Data items:
————————

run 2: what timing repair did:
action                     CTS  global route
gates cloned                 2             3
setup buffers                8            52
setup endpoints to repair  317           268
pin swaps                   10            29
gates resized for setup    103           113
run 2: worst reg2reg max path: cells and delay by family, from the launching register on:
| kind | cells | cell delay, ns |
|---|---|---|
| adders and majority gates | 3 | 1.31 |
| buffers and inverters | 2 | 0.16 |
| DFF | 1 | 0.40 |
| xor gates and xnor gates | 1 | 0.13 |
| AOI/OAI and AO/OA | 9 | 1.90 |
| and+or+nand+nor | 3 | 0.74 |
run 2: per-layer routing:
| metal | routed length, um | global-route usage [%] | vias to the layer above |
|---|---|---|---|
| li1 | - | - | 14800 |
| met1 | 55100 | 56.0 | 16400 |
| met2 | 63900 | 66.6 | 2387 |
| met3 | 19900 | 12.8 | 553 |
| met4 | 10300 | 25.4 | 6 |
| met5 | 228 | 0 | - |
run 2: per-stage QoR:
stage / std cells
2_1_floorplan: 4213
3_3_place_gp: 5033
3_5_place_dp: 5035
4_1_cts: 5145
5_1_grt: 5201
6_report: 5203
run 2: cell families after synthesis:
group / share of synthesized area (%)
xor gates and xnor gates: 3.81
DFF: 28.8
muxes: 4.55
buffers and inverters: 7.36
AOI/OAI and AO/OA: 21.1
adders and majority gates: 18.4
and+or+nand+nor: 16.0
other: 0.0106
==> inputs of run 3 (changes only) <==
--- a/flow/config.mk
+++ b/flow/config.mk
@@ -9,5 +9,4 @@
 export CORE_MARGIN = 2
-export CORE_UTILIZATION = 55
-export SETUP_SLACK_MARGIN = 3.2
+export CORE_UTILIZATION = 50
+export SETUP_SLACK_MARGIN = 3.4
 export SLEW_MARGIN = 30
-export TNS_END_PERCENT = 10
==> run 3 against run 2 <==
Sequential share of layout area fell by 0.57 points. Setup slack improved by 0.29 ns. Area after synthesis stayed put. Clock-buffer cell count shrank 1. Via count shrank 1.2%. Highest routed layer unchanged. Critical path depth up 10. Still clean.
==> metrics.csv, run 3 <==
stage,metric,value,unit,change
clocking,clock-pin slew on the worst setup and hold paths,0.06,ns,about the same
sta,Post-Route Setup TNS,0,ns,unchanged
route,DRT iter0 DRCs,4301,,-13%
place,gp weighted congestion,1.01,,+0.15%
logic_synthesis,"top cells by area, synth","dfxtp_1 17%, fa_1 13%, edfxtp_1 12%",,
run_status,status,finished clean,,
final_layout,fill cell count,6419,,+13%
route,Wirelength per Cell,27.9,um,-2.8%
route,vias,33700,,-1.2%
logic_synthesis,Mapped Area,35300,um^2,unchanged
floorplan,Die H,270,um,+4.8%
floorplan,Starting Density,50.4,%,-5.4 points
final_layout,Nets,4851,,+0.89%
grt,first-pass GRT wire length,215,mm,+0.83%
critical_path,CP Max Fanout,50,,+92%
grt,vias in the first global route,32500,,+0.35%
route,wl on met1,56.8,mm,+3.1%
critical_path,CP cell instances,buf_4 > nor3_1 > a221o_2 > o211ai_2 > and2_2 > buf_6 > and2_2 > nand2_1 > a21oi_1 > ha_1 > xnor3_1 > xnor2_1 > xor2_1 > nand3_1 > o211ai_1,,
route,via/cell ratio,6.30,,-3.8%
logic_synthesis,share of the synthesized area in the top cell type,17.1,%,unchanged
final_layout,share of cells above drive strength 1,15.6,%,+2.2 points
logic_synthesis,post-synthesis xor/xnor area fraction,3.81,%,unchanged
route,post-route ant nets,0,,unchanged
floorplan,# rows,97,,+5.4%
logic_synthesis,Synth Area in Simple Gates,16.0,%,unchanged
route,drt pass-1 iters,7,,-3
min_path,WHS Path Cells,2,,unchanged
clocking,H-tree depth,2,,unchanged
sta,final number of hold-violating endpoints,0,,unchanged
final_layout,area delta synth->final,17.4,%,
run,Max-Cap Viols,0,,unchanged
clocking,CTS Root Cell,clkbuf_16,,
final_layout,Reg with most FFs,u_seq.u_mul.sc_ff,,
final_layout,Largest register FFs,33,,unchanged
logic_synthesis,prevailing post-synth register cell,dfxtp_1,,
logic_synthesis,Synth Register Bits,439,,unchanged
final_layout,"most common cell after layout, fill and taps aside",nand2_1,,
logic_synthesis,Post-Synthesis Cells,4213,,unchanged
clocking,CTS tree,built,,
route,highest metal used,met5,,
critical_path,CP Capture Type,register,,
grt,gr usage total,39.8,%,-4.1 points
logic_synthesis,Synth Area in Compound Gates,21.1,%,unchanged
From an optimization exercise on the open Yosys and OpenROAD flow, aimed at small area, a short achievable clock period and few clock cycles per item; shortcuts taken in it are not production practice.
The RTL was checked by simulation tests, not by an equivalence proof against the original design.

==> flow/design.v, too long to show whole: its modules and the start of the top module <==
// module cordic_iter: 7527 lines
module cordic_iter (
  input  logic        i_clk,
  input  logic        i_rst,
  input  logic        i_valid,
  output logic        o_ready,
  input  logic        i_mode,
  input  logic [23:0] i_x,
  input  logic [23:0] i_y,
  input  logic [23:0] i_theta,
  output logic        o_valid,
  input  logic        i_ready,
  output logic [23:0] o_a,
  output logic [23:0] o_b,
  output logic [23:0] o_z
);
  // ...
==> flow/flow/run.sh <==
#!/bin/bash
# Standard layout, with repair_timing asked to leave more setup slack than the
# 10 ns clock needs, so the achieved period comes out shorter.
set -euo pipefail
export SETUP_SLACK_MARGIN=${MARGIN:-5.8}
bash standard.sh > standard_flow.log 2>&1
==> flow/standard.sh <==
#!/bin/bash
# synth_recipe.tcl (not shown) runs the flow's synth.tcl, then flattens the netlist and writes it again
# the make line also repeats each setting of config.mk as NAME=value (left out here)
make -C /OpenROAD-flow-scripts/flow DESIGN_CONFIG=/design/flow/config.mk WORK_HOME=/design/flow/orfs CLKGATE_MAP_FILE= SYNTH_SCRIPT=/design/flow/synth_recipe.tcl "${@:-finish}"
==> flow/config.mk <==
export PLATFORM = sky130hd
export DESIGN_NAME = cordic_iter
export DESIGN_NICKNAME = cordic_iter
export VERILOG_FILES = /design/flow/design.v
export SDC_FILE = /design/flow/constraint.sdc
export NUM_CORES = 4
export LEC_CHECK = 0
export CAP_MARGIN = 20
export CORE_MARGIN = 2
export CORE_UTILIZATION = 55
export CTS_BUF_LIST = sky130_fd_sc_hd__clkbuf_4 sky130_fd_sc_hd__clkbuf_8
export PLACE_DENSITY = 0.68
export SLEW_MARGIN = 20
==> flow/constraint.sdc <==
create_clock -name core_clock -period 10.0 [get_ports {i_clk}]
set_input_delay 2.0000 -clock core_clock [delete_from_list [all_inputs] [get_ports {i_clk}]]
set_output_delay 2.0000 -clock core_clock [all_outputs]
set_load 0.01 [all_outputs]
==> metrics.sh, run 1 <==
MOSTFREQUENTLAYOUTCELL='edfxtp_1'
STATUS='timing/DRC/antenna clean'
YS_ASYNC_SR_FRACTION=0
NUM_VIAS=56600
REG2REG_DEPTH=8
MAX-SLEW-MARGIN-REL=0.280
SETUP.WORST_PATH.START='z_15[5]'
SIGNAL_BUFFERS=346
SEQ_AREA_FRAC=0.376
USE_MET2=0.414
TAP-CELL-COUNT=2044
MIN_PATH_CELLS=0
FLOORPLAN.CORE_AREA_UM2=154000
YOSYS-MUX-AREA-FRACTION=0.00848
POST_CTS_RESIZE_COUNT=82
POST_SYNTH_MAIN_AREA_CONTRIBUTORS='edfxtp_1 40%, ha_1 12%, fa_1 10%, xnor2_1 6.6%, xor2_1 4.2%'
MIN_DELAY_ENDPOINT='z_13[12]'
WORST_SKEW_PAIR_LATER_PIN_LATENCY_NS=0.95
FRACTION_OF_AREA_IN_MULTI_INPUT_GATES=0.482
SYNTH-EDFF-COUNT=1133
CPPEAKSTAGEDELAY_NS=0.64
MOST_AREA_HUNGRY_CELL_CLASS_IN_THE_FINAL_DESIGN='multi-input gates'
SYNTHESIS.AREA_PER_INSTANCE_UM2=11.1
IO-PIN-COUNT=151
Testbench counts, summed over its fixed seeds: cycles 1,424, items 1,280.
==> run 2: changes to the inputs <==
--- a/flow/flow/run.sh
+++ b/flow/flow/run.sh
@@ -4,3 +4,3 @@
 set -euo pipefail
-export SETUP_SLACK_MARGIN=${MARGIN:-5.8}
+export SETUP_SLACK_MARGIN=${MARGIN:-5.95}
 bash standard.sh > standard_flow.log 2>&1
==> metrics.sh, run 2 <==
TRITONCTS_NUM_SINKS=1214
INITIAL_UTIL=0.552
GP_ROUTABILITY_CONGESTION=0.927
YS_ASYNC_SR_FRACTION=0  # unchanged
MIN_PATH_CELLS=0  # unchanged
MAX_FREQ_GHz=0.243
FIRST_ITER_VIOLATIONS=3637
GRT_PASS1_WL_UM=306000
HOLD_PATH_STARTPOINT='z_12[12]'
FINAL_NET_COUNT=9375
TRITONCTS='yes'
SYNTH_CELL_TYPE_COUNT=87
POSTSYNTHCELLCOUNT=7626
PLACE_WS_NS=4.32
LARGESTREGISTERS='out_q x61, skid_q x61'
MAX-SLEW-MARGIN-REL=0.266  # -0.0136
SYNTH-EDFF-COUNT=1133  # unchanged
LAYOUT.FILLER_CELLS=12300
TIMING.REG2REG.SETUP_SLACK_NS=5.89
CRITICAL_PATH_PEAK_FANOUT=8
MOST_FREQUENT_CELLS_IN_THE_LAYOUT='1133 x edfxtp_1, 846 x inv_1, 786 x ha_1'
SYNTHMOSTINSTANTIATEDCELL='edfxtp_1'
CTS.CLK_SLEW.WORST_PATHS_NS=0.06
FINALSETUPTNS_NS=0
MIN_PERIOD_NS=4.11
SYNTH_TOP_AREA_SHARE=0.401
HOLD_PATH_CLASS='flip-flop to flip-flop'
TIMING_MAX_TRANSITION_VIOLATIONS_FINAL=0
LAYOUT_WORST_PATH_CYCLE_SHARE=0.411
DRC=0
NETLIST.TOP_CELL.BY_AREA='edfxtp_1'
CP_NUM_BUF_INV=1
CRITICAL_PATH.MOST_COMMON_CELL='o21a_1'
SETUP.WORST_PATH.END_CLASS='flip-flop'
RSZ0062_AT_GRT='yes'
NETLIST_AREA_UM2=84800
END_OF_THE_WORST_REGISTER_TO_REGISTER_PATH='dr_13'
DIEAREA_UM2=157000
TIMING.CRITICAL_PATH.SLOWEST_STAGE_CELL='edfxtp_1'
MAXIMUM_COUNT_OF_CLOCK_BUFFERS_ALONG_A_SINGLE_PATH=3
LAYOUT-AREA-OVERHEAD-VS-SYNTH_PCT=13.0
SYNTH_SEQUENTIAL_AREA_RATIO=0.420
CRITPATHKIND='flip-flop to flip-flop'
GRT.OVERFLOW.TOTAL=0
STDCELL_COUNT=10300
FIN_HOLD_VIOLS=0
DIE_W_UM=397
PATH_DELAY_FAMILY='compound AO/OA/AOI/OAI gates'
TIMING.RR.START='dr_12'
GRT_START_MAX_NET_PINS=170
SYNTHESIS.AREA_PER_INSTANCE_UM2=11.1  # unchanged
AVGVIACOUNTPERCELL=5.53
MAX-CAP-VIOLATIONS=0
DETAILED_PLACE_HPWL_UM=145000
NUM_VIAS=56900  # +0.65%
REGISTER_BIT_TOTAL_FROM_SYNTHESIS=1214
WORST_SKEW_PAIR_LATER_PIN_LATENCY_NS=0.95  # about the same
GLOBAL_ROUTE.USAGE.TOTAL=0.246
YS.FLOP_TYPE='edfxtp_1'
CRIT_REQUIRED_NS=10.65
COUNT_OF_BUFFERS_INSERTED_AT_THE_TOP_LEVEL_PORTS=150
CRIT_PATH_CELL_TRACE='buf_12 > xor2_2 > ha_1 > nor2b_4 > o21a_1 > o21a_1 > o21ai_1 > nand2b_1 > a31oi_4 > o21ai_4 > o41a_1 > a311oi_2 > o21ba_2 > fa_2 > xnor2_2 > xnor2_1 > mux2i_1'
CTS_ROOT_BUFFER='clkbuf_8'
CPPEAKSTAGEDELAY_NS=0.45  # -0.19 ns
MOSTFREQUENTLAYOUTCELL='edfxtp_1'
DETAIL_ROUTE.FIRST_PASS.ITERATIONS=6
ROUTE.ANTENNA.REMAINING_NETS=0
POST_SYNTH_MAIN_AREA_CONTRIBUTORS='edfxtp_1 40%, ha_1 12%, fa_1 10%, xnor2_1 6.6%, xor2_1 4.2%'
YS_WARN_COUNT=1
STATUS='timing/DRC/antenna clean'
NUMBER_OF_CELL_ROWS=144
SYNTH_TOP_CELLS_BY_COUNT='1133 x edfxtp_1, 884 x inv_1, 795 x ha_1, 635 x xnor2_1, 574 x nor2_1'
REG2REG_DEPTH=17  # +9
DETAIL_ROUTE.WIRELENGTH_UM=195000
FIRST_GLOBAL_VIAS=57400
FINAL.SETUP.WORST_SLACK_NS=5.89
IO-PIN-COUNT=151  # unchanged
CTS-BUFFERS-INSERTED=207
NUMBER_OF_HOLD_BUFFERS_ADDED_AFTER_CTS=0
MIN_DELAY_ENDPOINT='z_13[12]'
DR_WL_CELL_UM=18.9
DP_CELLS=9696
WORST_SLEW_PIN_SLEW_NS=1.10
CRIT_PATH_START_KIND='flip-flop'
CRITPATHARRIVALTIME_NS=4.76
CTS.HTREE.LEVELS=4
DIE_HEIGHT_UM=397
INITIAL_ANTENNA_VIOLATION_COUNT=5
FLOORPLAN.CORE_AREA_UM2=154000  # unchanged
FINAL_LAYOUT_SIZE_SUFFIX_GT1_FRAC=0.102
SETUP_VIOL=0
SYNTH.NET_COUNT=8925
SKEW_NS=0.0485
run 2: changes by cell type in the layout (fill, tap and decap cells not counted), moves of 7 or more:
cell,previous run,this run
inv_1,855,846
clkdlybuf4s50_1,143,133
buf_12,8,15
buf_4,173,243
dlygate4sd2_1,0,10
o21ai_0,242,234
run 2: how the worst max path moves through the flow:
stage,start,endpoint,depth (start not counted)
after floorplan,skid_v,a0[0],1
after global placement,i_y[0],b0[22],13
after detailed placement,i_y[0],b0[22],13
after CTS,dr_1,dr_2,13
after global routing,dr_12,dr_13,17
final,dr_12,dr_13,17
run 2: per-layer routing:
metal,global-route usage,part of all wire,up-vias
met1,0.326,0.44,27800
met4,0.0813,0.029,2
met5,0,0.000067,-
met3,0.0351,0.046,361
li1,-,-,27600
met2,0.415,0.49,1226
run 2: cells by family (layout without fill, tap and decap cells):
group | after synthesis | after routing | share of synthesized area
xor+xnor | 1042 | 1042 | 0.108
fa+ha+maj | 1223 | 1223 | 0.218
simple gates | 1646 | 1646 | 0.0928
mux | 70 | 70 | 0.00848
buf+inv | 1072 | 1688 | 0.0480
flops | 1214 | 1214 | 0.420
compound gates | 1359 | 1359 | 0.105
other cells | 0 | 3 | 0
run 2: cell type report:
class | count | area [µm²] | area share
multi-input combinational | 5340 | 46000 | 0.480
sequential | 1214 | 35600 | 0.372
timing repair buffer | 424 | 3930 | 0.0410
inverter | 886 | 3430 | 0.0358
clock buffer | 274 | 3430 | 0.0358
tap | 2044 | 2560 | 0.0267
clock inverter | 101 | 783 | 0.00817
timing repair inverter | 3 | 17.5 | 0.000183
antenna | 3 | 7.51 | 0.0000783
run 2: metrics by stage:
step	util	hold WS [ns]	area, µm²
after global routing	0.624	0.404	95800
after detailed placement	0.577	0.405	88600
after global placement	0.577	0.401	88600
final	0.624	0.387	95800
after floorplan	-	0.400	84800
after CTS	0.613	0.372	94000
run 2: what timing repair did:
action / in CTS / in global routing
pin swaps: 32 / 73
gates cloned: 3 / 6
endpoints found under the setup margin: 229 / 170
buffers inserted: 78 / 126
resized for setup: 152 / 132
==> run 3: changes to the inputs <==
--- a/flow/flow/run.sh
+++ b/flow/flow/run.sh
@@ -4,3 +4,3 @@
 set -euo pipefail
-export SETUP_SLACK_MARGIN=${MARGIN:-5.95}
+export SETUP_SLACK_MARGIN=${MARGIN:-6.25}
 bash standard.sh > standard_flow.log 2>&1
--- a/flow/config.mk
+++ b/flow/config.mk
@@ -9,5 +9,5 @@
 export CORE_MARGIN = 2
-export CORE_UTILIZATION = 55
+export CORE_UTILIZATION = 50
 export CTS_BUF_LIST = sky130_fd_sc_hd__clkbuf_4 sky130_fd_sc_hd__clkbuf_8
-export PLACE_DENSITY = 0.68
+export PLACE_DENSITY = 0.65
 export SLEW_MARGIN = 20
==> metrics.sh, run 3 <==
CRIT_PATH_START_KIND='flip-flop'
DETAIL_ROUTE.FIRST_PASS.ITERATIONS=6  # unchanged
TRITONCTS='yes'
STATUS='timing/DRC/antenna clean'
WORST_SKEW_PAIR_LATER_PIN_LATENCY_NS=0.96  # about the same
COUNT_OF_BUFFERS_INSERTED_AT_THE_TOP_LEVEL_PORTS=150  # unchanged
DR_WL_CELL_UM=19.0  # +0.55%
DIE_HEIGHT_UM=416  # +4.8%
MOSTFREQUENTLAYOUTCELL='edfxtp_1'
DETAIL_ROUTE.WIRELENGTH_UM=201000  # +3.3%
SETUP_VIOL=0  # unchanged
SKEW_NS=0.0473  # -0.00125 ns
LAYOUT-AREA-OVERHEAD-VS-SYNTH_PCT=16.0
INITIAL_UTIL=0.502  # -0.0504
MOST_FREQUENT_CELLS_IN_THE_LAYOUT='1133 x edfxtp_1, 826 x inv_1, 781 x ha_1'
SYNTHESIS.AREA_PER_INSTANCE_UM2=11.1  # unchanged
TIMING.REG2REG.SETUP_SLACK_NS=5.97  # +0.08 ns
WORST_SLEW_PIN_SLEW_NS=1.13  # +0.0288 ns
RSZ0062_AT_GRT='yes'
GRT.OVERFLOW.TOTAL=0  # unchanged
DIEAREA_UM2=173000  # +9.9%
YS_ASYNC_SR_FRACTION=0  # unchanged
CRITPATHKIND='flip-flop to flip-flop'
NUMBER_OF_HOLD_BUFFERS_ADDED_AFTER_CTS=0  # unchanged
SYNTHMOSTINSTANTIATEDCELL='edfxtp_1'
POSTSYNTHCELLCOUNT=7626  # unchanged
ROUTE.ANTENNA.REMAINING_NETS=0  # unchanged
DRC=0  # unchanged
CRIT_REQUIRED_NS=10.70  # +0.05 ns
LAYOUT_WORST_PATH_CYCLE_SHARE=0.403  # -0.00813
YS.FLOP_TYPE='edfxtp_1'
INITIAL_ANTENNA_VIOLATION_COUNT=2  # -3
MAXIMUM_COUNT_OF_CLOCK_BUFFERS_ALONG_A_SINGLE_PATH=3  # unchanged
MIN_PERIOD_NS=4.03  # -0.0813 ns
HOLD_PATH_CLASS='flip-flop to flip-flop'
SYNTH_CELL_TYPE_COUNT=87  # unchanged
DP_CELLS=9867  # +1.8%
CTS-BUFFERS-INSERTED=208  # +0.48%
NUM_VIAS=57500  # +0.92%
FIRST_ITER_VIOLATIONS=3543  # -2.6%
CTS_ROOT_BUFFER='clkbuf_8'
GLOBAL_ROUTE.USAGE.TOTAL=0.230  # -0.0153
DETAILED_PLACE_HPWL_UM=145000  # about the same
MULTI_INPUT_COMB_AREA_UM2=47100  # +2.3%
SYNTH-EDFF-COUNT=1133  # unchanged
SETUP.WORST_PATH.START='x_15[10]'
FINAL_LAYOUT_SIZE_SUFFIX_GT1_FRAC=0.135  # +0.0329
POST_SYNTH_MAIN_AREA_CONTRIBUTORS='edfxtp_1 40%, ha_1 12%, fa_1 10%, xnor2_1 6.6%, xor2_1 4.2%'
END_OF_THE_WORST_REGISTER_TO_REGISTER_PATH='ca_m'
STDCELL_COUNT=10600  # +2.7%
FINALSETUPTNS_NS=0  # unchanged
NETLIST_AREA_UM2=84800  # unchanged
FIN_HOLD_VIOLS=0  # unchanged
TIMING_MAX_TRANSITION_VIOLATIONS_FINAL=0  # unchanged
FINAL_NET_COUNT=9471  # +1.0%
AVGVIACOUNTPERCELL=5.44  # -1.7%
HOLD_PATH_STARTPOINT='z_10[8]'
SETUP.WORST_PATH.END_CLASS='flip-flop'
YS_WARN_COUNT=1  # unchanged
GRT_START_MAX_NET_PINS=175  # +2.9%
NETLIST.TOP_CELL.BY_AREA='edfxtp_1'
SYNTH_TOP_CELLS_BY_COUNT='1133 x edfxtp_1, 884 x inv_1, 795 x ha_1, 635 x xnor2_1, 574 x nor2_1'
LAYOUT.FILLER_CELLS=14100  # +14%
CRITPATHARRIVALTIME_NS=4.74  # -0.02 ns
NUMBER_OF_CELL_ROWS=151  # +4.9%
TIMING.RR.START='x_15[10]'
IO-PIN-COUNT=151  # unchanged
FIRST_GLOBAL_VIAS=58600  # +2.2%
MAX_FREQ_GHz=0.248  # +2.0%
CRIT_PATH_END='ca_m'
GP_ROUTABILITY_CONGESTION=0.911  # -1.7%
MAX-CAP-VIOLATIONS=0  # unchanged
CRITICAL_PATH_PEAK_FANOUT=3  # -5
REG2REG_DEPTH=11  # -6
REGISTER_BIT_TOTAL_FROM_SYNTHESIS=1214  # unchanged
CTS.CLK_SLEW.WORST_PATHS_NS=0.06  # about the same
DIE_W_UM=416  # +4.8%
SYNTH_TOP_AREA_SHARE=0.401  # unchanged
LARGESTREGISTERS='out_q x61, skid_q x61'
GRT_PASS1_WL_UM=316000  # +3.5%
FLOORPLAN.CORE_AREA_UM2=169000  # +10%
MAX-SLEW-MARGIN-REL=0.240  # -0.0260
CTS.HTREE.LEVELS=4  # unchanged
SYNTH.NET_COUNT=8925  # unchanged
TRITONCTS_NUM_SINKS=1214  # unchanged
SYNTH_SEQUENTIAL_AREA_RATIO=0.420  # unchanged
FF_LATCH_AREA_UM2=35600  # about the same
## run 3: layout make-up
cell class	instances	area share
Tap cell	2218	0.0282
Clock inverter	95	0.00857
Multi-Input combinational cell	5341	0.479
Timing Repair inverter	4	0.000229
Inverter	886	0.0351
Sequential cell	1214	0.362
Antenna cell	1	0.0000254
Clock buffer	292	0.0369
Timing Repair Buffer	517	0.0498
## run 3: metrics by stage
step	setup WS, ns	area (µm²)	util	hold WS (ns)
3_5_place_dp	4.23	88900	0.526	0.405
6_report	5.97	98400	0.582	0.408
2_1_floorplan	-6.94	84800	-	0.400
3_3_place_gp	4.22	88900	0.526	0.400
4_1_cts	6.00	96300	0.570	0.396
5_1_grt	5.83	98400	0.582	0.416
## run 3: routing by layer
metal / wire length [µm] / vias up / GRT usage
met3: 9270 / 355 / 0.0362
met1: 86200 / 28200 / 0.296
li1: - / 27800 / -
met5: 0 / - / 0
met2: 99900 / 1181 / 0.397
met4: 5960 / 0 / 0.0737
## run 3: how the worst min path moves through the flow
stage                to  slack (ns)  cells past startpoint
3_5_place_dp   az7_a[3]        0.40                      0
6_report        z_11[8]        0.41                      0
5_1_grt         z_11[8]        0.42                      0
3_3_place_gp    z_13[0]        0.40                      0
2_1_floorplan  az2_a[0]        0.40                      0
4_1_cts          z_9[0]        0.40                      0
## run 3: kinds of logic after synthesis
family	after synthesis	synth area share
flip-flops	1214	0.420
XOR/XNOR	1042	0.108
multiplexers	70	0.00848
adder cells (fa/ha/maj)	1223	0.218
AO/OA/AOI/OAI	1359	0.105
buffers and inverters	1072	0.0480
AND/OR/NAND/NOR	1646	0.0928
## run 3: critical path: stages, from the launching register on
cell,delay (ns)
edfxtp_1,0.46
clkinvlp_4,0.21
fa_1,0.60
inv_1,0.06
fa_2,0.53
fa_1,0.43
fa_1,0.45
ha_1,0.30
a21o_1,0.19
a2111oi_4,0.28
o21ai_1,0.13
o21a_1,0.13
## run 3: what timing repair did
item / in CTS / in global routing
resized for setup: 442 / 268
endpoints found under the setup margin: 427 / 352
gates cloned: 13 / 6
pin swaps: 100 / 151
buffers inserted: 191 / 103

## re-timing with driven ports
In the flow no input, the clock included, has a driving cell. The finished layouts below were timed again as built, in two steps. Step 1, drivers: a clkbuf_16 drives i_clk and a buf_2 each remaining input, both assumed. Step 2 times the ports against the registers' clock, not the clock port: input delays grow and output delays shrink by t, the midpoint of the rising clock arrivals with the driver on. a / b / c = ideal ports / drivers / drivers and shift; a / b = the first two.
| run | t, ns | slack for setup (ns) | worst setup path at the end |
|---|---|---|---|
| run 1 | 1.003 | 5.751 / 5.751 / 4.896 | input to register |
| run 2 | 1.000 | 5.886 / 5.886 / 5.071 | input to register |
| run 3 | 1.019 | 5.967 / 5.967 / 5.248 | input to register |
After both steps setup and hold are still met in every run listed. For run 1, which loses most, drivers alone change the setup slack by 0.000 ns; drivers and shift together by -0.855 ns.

————————

GOAL OF THE EXERCISE: Using the data above, extract exactly the lines from the one that holds "6_report: 5203" to the one that holds "run 3 against", both ends included, and no others.

TASK RESULT:
6_report: 5203
run 2: cell families after synthesis:
group / share of synthesized area (%)
xor gates and xnor gates: 3.81
DFF: 28.8
muxes: 4.55
buffers and inverters: 7.36
AOI/OAI and AO/OA: 21.1
adders and majority gates: 18.4
and+or+nand+nor: 16.0
other: 0.0106
==> inputs of run 3 (changes only) <==
--- a/flow/config.mk
+++ b/flow/config.mk
@@ -9,5 +9,4 @@
 export CORE_MARGIN = 2
-export CORE_UTILIZATION = 55
-export SETUP_SLACK_MARGIN = 3.2
+export CORE_UTILIZATION = 50
+export SETUP_SLACK_MARGIN = 3.4
 export SLEW_MARGIN = 30
-export TNS_END_PERCENT = 10
==> run 3 against run 2 <==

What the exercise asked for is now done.